SNDT Women's University
Bachelor of Computer Applications (BCA)
N/A – June 30, 2023
Car Price Prediction
January 1, 2026 – June 1, 2026
Engineered a Linear Regression model in Python to predict car prices; achieved an R² score of 0.85+ after feature selection and preprocessing on a dataset of 10,000+ records. Executed full EDA pipeline null-value treatment, outlier removal, and feature encoding - reducing data noise and improving model reliability. Leveraged Scikit-learn, Pandas, NumPy, and Matplotlib to build, evaluate, and visualise model performance end-to-end.
House Price Prediction
January 1, 2026 – June 1, 2026
Developed and benchmarked 2 regression models (Decision Tree vs Random Forest) to predict house prices; Random Forest outperformed with a higher R² score, guiding final model selection. Applied feature selection and preprocessing techniques on structured housing data to improve prediction accuracy and reduce overfitting. Produced comparative performance visualisations using Matplotlib to communicate model trade-offs clearly to a non-technical audience.

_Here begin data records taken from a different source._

File: config.mk
export PLATFORM = sky130hd
export DESIGN_NAME = kruskal_cycle_filter_core_flat
export DESIGN_NICKNAME = d
export VERILOG_FILES = /design/src/design/kcf_pkg.sv /design/src/design/kcf_req_if.sv /design/src/design/kcf_rsp_if.sv /design/src/design/kruskal_cycle_filter_core.sv /design/src/flat_wrapper.sv
export SDC_FILE = /design/constraint.sdc
export NUM_CORES = 1
export LEC_CHECK = 0
export BUFFER_PORTS_ARGS = -buffer_cell sky130_fd_sc_hd__buf_2
export CORE_ASPECT_RATIO = 1.75
export CORE_UTILIZATION = 32
export CTS_CLUSTER_DIAMETER = 150
export DETAILED_ROUTE_END_ITERATION = 10
export HOLD_SLACK_MARGIN = 0.06
export SYNTH_ARGS = -nofsm -noshare
export SYNTH_HDL_FRONTEND = slang
export SYNTH_SLANG_ARGS = --single-unit
File: constraint.sdc
create_clock -name clock -period 5.2 [get_ports clock]
set_clock_uncertainty 0.15 [all_clocks]
set_input_delay 1.04 -clock clock [delete_from_list [all_inputs] [get_ports clock]]
set_output_delay 1.04 -clock clock [all_outputs]
set_load 0.02 [all_outputs]
File: src/design/kcf_pkg.sv
package kcf_pkg;

   // Widths fixed by the transaction fields and the register.
   localparam int VERTEX_W = 6;
   localparam int WEIGHT_W = 16;
   localparam int COST_W   = 22;
   localparam int COUNT_W  = 6;
   localparam int VCOUNT_W = 7;

   localparam int MAX_VERTICES_DEFAULT = 64;

   // Saturation limits of the running totals.
   localparam logic [COUNT_W-1:0]       COUNT_MAX = '1;
   localparam logic signed [COST_W:0]   COST_MAX  = (COST_W+1)'((1 << (COST_W - 1)) - 1);
   localparam logic signed [COST_W:0]   COST_MIN  = -(COST_W+1)'(1 << (COST_W - 1));

   // Register port.
   localparam int CSR_DATA_W = 32;
   localparam int CSR_ADDR_W = 3;
   localparam logic [CSR_ADDR_W-1:0] CSR_VERTEX_COUNT_ADDR = CSR_ADDR_W'(0);

endpackage

File: src/design/kcf_req_if.sv
interface kcf_req_if;

   logic                                valid;
   logic                                ready;
   logic                                first_edge;
   logic [kcf_pkg::VERTEX_W-1:0]        tail_vertex;
   logic [kcf_pkg::VERTEX_W-1:0]        head_vertex;
   logic signed [kcf_pkg::WEIGHT_W-1:0] edge_weight;

   modport source (output valid, first_edge, tail_vertex, head_vertex, edge_weight,
                   input ready);
   modport sink   (input valid, first_edge, tail_vertex, head_vertex, edge_weight,
                   output ready);

endinterface

File: src/design/kcf_rsp_if.sv
interface kcf_rsp_if;

   logic                              valid;
   logic                              ready;
   logic                              accepted;
   logic [kcf_pkg::COUNT_W-1:0]       tree_edge_count;
   logic signed [kcf_pkg::COST_W-1:0] total_cost;
   logic                              complete;

   modport source (output valid, accepted, tree_edge_count, total_cost, complete,
                   input ready);
   modport sink   (input valid, accepted, tree_edge_count, total_cost, complete,
                   output ready);

endinterface

File: src/design/kruskal_cycle_filter_core.sv
// Union-find cycle filter for a Kruskal spanning tree. Edges arrive one per
// request transaction in ascending weight order; each produces exactly one
// response transaction that tells whether the edge joined two trees, together
// with the running edge count, the saturated running cost and the completion
// flag. A request with first_edge set starts a new graph. The block handles one
// edge at a time: an edge that is walked follows the parent links from the tail
// vertex and then from the head vertex to their roots, each link step being one
// read of the parent memory in CHECK followed by FETCH, which takes its
// registered data; the edge then passes through LINK and FINISH. An edge that is
// skipped (tree already complete, or a vertex out of range) goes straight from
// acceptance to FINISH. A finished response waits in its output register, and
// the next request is taken meanwhile. The user must write vertex_count through
// the register port only while the block is idle; the block does not enforce it.

module kruskal_cycle_filter_core #(
   parameter int MAX_VERTICES = kcf_pkg::MAX_VERTICES_DEFAULT
) (
   input  logic                            clock,
   input  logic                            reset,

   kcf_req_if.sink                         req_bus,
   kcf_rsp_if.source                       rsp_bus,

   input  logic                            psel,
   input  logic                            penable,
   input  logic                            pwrite,
   input  logic [kcf_pkg::CSR_ADDR_W-1:0]  paddr,
   input  logic [kcf_pkg::CSR_DATA_W-1:0]  pwdata,
   output logic [kcf_pkg::CSR_DATA_W-1:0]  prdata,
   output logic                            pready
);

   // Width of a vertex index into the forest.
   localparam int VIDX_W = $clog2(MAX_VERTICES);
   // Common width for widening or narrowing an incoming vertex number.
   localparam int EXT_W  = (VIDX_W > kcf_pkg::VERTEX_W) ? VIDX_W : kcf_pkg::VERTEX_W;

   typedef enum logic [2:0] {
      ST_IDLE,
      ST_CHECK,
      ST_FETCH,
      ST_LINK,
      ST_FINISH
   } state_type;

   // ---------------------------------------------------------------------
   // Register port. The only register is vertex_count; pready is constant.
   // ---------------------------------------------------------------------
   logic [kcf_pkg::VCOUNT_W-1:0] vertex_count_ff, vertex_count_in;
   logic                         csr_write;

   assign pready    = 1'b1;
   assign csr_write = psel && penable && pwrite && pready
                      && (paddr == kcf_pkg::CSR_VERTEX_COUNT_ADDR);
   assign prdata    = (paddr == kcf_pkg::CSR_VERTEX_COUNT_ADDR) ?
                      kcf_pkg::CSR_DATA_W'(vertex_count_ff) : '0;

   always_comb begin
      vertex_count_in = vertex_count_ff;
      if (csr_write) begin
         vertex_count_in = pwdata[kcf_pkg::VCOUNT_W-1:0];
      end
   end

   // ---------------------------------------------------------------------
   // Forest storage. The parent memory has one read and one write port and
   // a registered read; its entries need no reset because an entry is only
   // followed once its root bit has been cleared, which happens together
   // with the write. The root bits are flip-flops that a new graph sets at
   // once.
   // ---------------------------------------------------------------------
   logic [VIDX_W-1:0]       parent_mem [MAX_VERTICES];
   logic [VIDX_W-1:0]       mem_q_ff;
   logic [MAX_VERTICES-1:0] is_root_ff, is_root_in;

   // Sequencer state and the per-edge working registers.
   state_type                            state_ff, state_in;
   logic [VIDX_W-1:0]                    cur_ff, cur_in;
   logic [VIDX_W-1:0]                    head_idx_ff, head_idx_in;
   logic [VIDX_W-1:0]                    root_tail_ff, root_tail_in;
   logic                                 walk_head_ff, walk_head_in;
   logic signed [kcf_pkg::WEIGHT_W-1:0]  weight_ff, weight_in;
   logic                                 accepted_ff, accepted_in;

   // Graph totals.
   logic [kcf_pkg::COUNT_W-1:0]          count_ff, count_in;
   logic signed [kcf_pkg::COST_W-1:0]    cost_ff, cost_in;
   logic                                 done_ff, done_in;

   // Response register.
   logic                                 rsp_valid_ff, rsp_valid_in;
   logic                                 rsp_accepted_ff, rsp_accepted_in;
   logic [kcf_pkg::COUNT_W-1:0]          rsp_count_ff, rsp_count_in;
   logic signed [kcf_pkg::COST_W-1:0]    rsp_cost_ff, rsp_cost_in;
   logic                                 rsp_complete_ff, rsp_complete_in;

   // Incoming vertex numbers resized to index width, and their range check.
   logic [EXT_W-1:0]  tail_ext, head_ext;
   logic [VIDX_W-1:0] tail_idx, head_idx;
   logic              in_range;
   logic              req_fire;
   logic              link_now;

   // Arithmetic used when an edge is linked.
   logic [kcf_pkg::COUNT_W-1:0]       count_next;
   logic [kcf_pkg::VCOUNT_W-1:0]      count_plus_one;
   logic signed [kcf_pkg::COST_W:0]   cost_sum;
   logic signed [kcf_pkg::COST_W-1:0] cost_next;

   assign tail_ext = EXT_W'(req_bus.tail_vertex);
   assign head_ext = EXT_W'(req_bus.head_vertex);
   assign tail_idx = tail_ext[VIDX_W-1:0];
   assign head_idx = head_ext[VIDX_W-1:0];
   assign in_range = (32'(req_bus.tail_vertex) < 32'(MAX_VERTICES))
                     && (32'(req_bus.head_vertex) < 32'(MAX_VERTICES));

   assign req_bus.ready = (state_ff == ST_IDLE);
   assign req_fire      = req_bus.valid && req_bus.ready;

   // In the link step cur_ff holds the head's root.
   assign link_now = (state_ff == ST_LINK) && (cur_ff != root_tail_ff);

   assign count_next     = (count_ff == kcf_pkg::COUNT_MAX) ? count_ff : count_ff + 1'b1;
   // The tree is complete when count >= vertex_count - 1, i.e. count + 1 >= vertex_count.
   assign count_plus_one = kcf_pkg::VCOUNT_W'(count_next) + 1'b1;
   assign cost_sum       = (kcf_pkg::COST_W+1)'(cost_ff) + (kcf_pkg::COST_W+1)'(weight_ff);
   always_comb begin
      if (cost_sum > kcf_pkg::COST_MAX) begin
         cost_next = kcf_pkg::COST_MAX[kcf_pkg::COST_W-1:0];
      end else if (cost_sum < kcf_pkg::COST_MIN) begin
         cost_next = kcf_pkg::COST_MIN[kcf_pkg::COST_W-1:0];
      end else begin
         cost_next = cost_sum[kcf_pkg::COST_W-1:0];
      end
   end

   // ---------------------------------------------------------------------
   // Sequencer. One walker runs the tail's root search, then the head's:
   // CHECK tests the root bit of the current vertex and starts a memory
   // read, FETCH moves to the parent that the read returned.
   // ---------------------------------------------------------------------
   always_comb begin
      state_in        = state_ff;
      cur_in          = cur_ff;
      head_idx_in     = head_idx_ff;
      root_tail_in    = root_tail_ff;
      walk_head_in    = walk_head_ff;
      weight_in       = weight_ff;
      accepted_in     = accepted_ff;
      is_root_in      = is_root_ff;
      count_in        = count_ff;
      cost_in         = cost_ff;
      done_in         = done_ff;
      rsp_valid_in    = rsp_valid_ff;
      rsp_accepted_in = rsp_accepted_ff;
      rsp_count_in    = rsp_count_ff;
      rsp_cost_in     = rsp_cost_ff;
      rsp_complete_in = rsp_complete_ff;

      if (rsp_valid_ff && rsp_bus.ready) begin
         rsp_valid_in = 1'b0;
      end

      unique case (state_ff)
         ST_IDLE: begin
            if (req_fire) begin
               cur_in       = tail_idx;
               head_idx_in  = head_idx;
               weight_in    = req_bus.edge_weight;
               walk_head_in = 1'b0;
               accepted_in  = 1'b0;
               if (req_bus.first_edge) begin
                  is_root_in = '1;
                  count_in   = '0;
                  cost_in    = '0;
                  done_in    = 1'b0;
               end
               if ((done_ff && !req_bus.first_edge) || !in_range) begin
                  state_in = ST_FINISH;
               end else begin
                  state_in = ST_CHECK;
               end
            end
         end
         ST_CHECK: begin
            if (is_root_ff[cur_ff]) begin
               if (walk_head_ff) begin
                  state_in = ST_LINK;
               end else begin
                  root_tail_in = cur_ff;
                  cur_in       = head_idx_ff;
                  walk_head_in = 1'b1;
               end
            end else begin
               state_in = ST_FETCH;
            end
         end
         ST_FETCH: begin
            cur_in   = mem_q_ff;
            state_in = ST_CHECK;
         end
         ST_LINK: begin
            if (link_now) begin
               is_root_in[cur_ff] = 1'b0;
               accepted_in        = 1'b1;
               count_in           = count_next;
               cost_in            = cost_next;
               if (count_plus_one >= vertex_count_ff) begin
                  done_in = 1'b1;
               end
            end
            state_in = ST_FINISH;
         end
         ST_FINISH: begin
            if (!rsp_valid_ff || rsp_bus.ready) begin
               rsp_valid_in    = 1'b1;
               rsp_accepted_in = accepted_ff;
               rsp_count_in    = count_ff;
               rsp_cost_in     = cost_ff;
               rsp_complete_in = done_ff;
               state_in        = ST_IDLE;
            end
         end
         default: begin
            state_in = ST_IDLE;
         end
      endcase
   end

   always_ff @(posedge clock) begin
      if (reset) begin
         state_ff        <= ST_IDLE;
         is_root_ff      <= '1;
         count_ff        <= '0;
         cost_ff         <= '0;
         done_ff         <= 1'b0;
         rsp_valid_ff    <= 1'b0;
         vertex_count_ff <= '0;
      end else begin
         state_ff        <= state_in;
         is_root_ff      <= is_root_in;
         count_ff        <= count_in;
         cost_ff         <= cost_in;
         done_ff         <= done_in;
         rsp_valid_ff    <= rsp_valid_in;
         vertex_count_ff <= vertex_count_in;
      end
      cur_ff          <= cur_in;
      head_idx_ff     <= head_idx_in;
      root_tail_ff    <= root_tail_in;
      walk_head_ff    <= walk_head_in;
      weight_ff       <= weight_in;
      accepted_ff     <= accepted_in;
      rsp_accepted_ff <= rsp_accepted_in;
      rsp_count_ff    <= rsp_count_in;
      rsp_cost_ff     <= rsp_cost_in;
      rsp_complete_ff <= rsp_complete_in;
   end

   // Parent memory: the head's root is hung under the tail's root.
   always_ff @(posedge clock) begin
      if (link_now) begin
         parent_mem[cur_ff] <= root_tail_ff;
      end
      mem_q_ff <= parent_mem[cur_ff];
   end

   assign rsp_bus.valid           = rsp_valid_ff;
   assign rsp_bus.accepted        = rsp_accepted_ff;
   assign rsp_bus.tree_edge_count = rsp_count_ff;
   assign rsp_bus.total_cost      = rsp_cost_ff;
   assign rsp_bus.complete        = rsp_complete_ff;

   // ---------------------------------------------------------------------
   // Assertions.
   // ---------------------------------------------------------------------

   // A parent is only taken after the walker has issued its read.
   assert property (@(posedge clock) disable iff (reset)
      (state_ff == ST_FETCH) |-> $past(state_ff == ST_CHECK))
      else $error("parent taken without a preceding read");

   // The edge count only falls when a new graph is started.
   assert property (@(posedge clock) disable iff (reset)
      !(req_fire && req_bus.first_edge) |=> (count_ff >= $past(count_ff)))
      else $error("edge count fell within a graph");

   // A response is only raised from the finishing step.
   assert property (@(posedge clock) disable iff (reset)
      $rose(rsp_valid_ff) |-> $past(state_ff == ST_FINISH))
      else $error("response raised outside the finishing step");

   // An accepted edge is always counted.
   assert property (@(posedge clock) disable iff (reset)
      (rsp_valid_ff && rsp_accepted_ff) |-> (rsp_count_ff != '0))
      else $error("accepted edge reported with a zero count");

endmodule
File: src/flat_wrapper.sv
// flat-port wrapper written by rule: the top's interface ports become plain ports
module kruskal_cycle_filter_core_flat 
#(
   parameter int MAX_VERTICES = kcf_pkg::MAX_VERTICES_DEFAULT
)
  (clock, reset, psel, penable, pwrite, paddr, pwdata, prdata, pready, req_bus_valid, req_bus_first_edge, req_bus_tail_vertex, req_bus_head_vertex, req_bus_edge_weight, req_bus_ready, rsp_bus_valid, rsp_bus_accepted, rsp_bus_tree_edge_count, rsp_bus_total_cost, rsp_bus_complete, rsp_bus_ready);
  kcf_req_if req_bus_i ();
  kcf_rsp_if rsp_bus_i ();
  input  logic clock;
  input  logic reset;
  input  logic psel;
  input  logic penable;
  input  logic pwrite;
  input  logic [kcf_pkg::CSR_ADDR_W-1:0] paddr;
  input  logic [kcf_pkg::CSR_DATA_W-1:0] pwdata;
  output logic [kcf_pkg::CSR_DATA_W-1:0] prdata;
  output logic pready;
  input wire logic [$bits(req_bus_i.valid)-1:0] req_bus_valid;
  input wire logic [$bits(req_bus_i.first_edge)-1:0] req_bus_first_edge;
  input wire logic [$bits(req_bus_i.tail_vertex)-1:0] req_bus_tail_vertex;
  input wire logic [$bits(req_bus_i.head_vertex)-1:0] req_bus_head_vertex;
  input wire logic [$bits(req_bus_i.edge_weight)-1:0] req_bus_edge_weight;
  output wire logic [$bits(req_bus_i.ready)-1:0] req_bus_ready;
  output wire logic [$bits(rsp_bus_i.valid)-1:0] rsp_bus_valid;
  output wire logic [$bits(rsp_bus_i.accepted)-1:0] rsp_bus_accepted;
  output wire logic [$bits(rsp_bus_i.tree_edge_count)-1:0] rsp_bus_tree_edge_count;
  output wire logic [$bits(rsp_bus_i.total_cost)-1:0] rsp_bus_total_cost;
  output wire logic [$bits(rsp_bus_i.complete)-1:0] rsp_bus_complete;
  input wire logic [$bits(rsp_bus_i.ready)-1:0] rsp_bus_ready;
  assign req_bus_i.valid = req_bus_valid;
  assign req_bus_i.first_edge = req_bus_first_edge;
  assign req_bus_i.tail_vertex = req_bus_tail_vertex;
  assign req_bus_i.head_vertex = req_bus_head_vertex;
  assign req_bus_i.edge_weight = req_bus_edge_weight;
  assign req_bus_ready = req_bus_i.ready;
  assign rsp_bus_valid = rsp_bus_i.valid;
  assign rsp_bus_accepted = rsp_bus_i.accepted;
  assign rsp_bus_tree_edge_count = rsp_bus_i.tree_edge_count;
  assign rsp_bus_total_cost = rsp_bus_i.total_cost;
  assign rsp_bus_complete = rsp_bus_i.complete;
  assign rsp_bus_i.ready = rsp_bus_ready;
  kruskal_cycle_filter_core #(.MAX_VERTICES(MAX_VERTICES)) u_core (.clock(clock), .reset(reset), .req_bus(req_bus_i), .rsp_bus(rsp_bus_i), .psel(psel), .penable(penable), .pwrite(pwrite), .paddr(paddr), .pwdata(pwdata), .prdata(prdata), .pready(pready));
endmodule
==> results.tsv, run 1 <==
stage	metric	value	unit
cells_and_area	nets	1866	
place	routabilityCongestion	0.886	
global_route	antenna_found_initial	0	
worst_setup_path	worstPathArrival	4.19	ns
yosys	ys_seq_elements	560	
detailed_routing	drc	0	
yosys	yosysWarnings	0	
cts	clkLatencyLatePin	0.61	ns
cts	path_clk_slew	0.07	ns
yosys	synth_area_leaders	edfxtp_1, dfxtp_1, o21ai_0, nand2_1, nor2_1	
cts	root_buffer	clkbuf_16	
global_route	gr-usage-met1	17.5	%
yosys	synth.cell_area	23100	um^2
worst_setup_path	startpoint_type	flop	
place	dp_slack	1.21	ns
cts	cts_resized	0	
pwr	combPwrFrac	32.1	%
worst_setup_path	worstPathRequired	5.33	ns
floorplanning	die_area	73400	um^2
timing	fmaxAchievable	246	MHz
global_route	grt_usage	17.4	%
run_status	outcome	finished, final reports clean	
timing	fin_crit	4.07	ns
timing	timing.slew.headroom	20.1	%
timing	post-route-period-util	78.2	%
yosys	yosys.cell_count.top_type	edfxtp_1	
cts	numClockSinks	560	
yosys	synth_edf_count	450	
global_route	grt_util_met3	1.64	%
cells_and_area	seq_area	15700	um^2
pwr	p_seq_share	40.5	%
cts	postCtsHoldBufs	0	
worst_setup_path	cp_max_fo	13	
cts	post-cts-setup-buffers	0	
worst_setup_path	cp_slowest_stage_delay	0.89	ns
yosys	syn_area_per_cell	13.8	um^2
cells_and_area	fill_cells	6789	
place	hpwl	44600	um
pwr	p_leak	8.71	nW
floorplanning	rows	130	
worst_setup_path	cp_slowest_cell	nor2b_1	
timing	max_slew.worst_pin.slew	1.19	ns
floorplanning	num_io_pins	136	
cells_and_area	postLayoutCellArea	26100	um^2
yosys	synth_cell_type_count	80	
global_route	busiest_layer	met2	
place	place_area	24500	um^2
timing	tns	0	ns
worst_setup_path	critPathKind	reg -> reg	
detailed_routing	wl_per_cell	23.7	um
pwr	p_clk_share	27.3	%
yosys	netlist.area_leader.share	58.4	%
worst_setup_path	cp-end-kind	flop	
global_route	grt_max_degree	65	
detailed_routing	drt-pass1-iter-count	8	
timing	fin_ws	1.13	ns
timing	final_max_slew_viol_count	0	
yosys	synth_largest_area_cell	edfxtp_1	
yosys	synth_common_cells	edfxtp_1, nand2_1, nor2_1	
worst_setup_path	r2r_slack	1.13	ns
detailed_routing	via_per_inst	5.42	
worst_hold_path	min_path_type	reg -> reg	
detailed_routing	ant_nets	0	
yosys	synthCells	1682	
yosys	ys_async_sr_fraction	0	%
cts	tritoncts	built	
pwr	p_per_area	519	nW/um^2
detailed_routing	drt_wl_total	64400	um
flow_run	drv_cap	0	
worst_setup_path	crit_chain	nor2b_1, buf_4, a22oi_1, o22ai_1, a222oi_1, and4b_1, nor4_2, buf_4, nand2b_1	
place	port_buffers	84	
global_route	use_met2	33.3	%
cells_and_area	syn2layout_area_growth	12.8	%
timing	rsz0062_at_grt	no	
cells_and_area	multi_input_area	6770	um^2
timing	setup_viol	0	
floorplanning	core	71700	um^2
global_route	grt_pass1_wl	94900	um
detailed_routing	drtIter0Drc	1442	
global_route	grt_pass1_vias	14900	
pwr	sw_frac_of_total	35.6	%
detailed_routing	vias	14800	
yosys	ys.flop_type	edfxtp_1	
cells_and_area	antenna_cells	0	
pwr	p_sw	0.00482	W
global_route	overflow	0	
pwr	ir_worst_vdd	0.237	mV
cts	cts_buffer_depth	3	
cts	h-tree-depth	2	
floorplanning	die_height	358	um
pwr	p_int	0.00872	W
cts	cts_inserted_buffers	45	
floorplanning	start_util	32.3	%
cells_and_area	drive_gt1_share	15.6	%
worst_setup_path	crit_top_cell	buf_4	
yosys	seq_area_frac_synth	67.9	%
floorplanning	fp.dieW	205	um
timing	finalHoldViolCount	0	
## state kept, by name, indices dropped and copies added (netlist names), 3 cells and up
| name | count |
|---|---|
| u_core.root_tail_ff | 6 |
| u_core.mem_q_ff | 6 |
| u_core.count_ff | 6 |
| u_core.rsp_bus.total_cost | 22 |
| u_core.weight_ff | 16 |
| u_core.state_ff | 3 |
| u_core.parent_mem | 384 |
| u_core.cost_ff | 22 |
| u_core.head_idx_ff | 6 |
| u_core.vertex_count_ff | 7 |
| u_core.cur_ff | 6 |
| u_core.is_root_ff | 64 |
| u_core.rsp_bus.tree_edge_count | 6 |
## path summary, 6_finish.rpt
check,cells past startpoint,start,endpoint
min reg2reg,0,u_core.accepted_ff,u_core.rsp_bus.accepted
max reg2reg,9,u_core.cur_ff[0],u_core.cur_ff[1]
min,0,u_core.accepted_ff,u_core.rsp_bus.accepted
max,9,u_core.cur_ff[0],u_core.cur_ff[1]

Swift Route Logistics Dashboard
January 1, 2025 – June 1, 2026
Designed an interactive Power BI dashboard tracking 4 core KPIs — order volume, delivery efficiency, CSAT score, and delay rate — enabling real-time operational monitoring. Built dynamic hub-performance and driver-analysis visuals that identified the top 3 delay-causing drivers and 2 underperforming hubs, directly informing corrective action. Implemented month-wise and year-wise slicers that reduced manual reporting effort and enabled self-serve trend analysis across stakeholders. Highlighted high-usage vehicle models to support fleet optimisation decisions, improving vehicle utilisation visibility.

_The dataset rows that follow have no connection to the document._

--- config.mk ---
export PLATFORM = sky130hd
export DESIGN_NAME = bubble_sort_engine
export DESIGN_NICKNAME = d
export VERILOG_FILES = /design/src/rtl/bse_pkg.sv /design/src/rtl/bse_ram.sv /design/src/rtl/bse_front.sv /design/src/rtl/bse_queue.sv /design/src/rtl/bse_back.sv /design/src/rtl/bubble_sort_engine.sv
export SDC_FILE = /design/constraint.sdc
export NUM_CORES = 2
export LEC_CHECK = 0
export BUFFER_PORTS_ARGS = -buffer_cell sky130_fd_sc_hd__buf_4
export CORE_ASPECT_RATIO = 0.5
export CORE_UTILIZATION = 38
export DETAILED_ROUTE_END_ITERATION = 8
export SLEW_MARGIN = 25
export SYNTH_ARGS = -nofsm -noshare
export SYNTH_HDL_FRONTEND = slang
export SYNTH_SLANG_ARGS = --single-unit
--- constraint.sdc ---
create_clock -name aclk -period 7.3 [get_ports aclk]
set_input_delay 1.46 -clock aclk [delete_from_list [all_inputs] [get_ports aclk]]
set_output_delay 1.46 -clock aclk [all_outputs]
set_load 0.01 [all_outputs]
**config.mk**
```make
export PLATFORM = sky130hd
export DESIGN_NAME = awpa_ctrl
export DESIGN_NICKNAME = d
export VERILOG_FILES = /design/src/rtl/awpa_pkg.sv /design/src/rtl/awpa_ctrl.sv
export SDC_FILE = /design/constraint.sdc
export NUM_CORES = 1
export LEC_CHECK = 0
export ABC_AREA = 1
export BUFFER_PORTS_ARGS = -buffer_cell sky130_fd_sc_hd__buf_2
export CAP_MARGIN = 20
export CORE_UTILIZATION = 43
export CTS_CLUSTER_SIZE = 14
export DETAILED_ROUTE_END_ITERATION = 8
export GPL_ROUTABILITY_DRIVEN = 0
export PLACE_DENSITY = 0.84
export SLEW_MARGIN = 20
export SYNTH_ARGS = -nofsm -noshare
export SYNTH_HDL_FRONTEND = slang
export SYNTH_SLANG_ARGS = --single-unit
```
**constraint.sdc**
```tcl
create_clock -name clk -period 1.4 [get_ports clk]
set_input_delay 0 -clock clk [delete_from_list [all_inputs] [get_ports clk]]
set_output_delay 0 -clock clk [all_outputs]
set_load 0.03 [all_outputs]
```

Data Analytics Certification
Interskill Solutions
January 1, 2026 – Present
Cultural Fit Analysis
The candidate's projects are primarily personal and academic, focusing on core data science tasks like prediction and dashboarding. The diversity of projects (logistics, car price, house price) indicates a broad interest in applying data science across different domains. The target role of Data Science aligns well with the demonstrated skills and project types. However, the lack of professional experience means cultural fit in a team or corporate environment is largely unproven.
Soft Skills & Operational Fit
The candidate's project descriptions indicate an ability to translate raw data into business insights and communicate model trade-offs, suggesting a focus on practical application and stakeholder communication. The projects also show an iterative approach to model development and evaluation.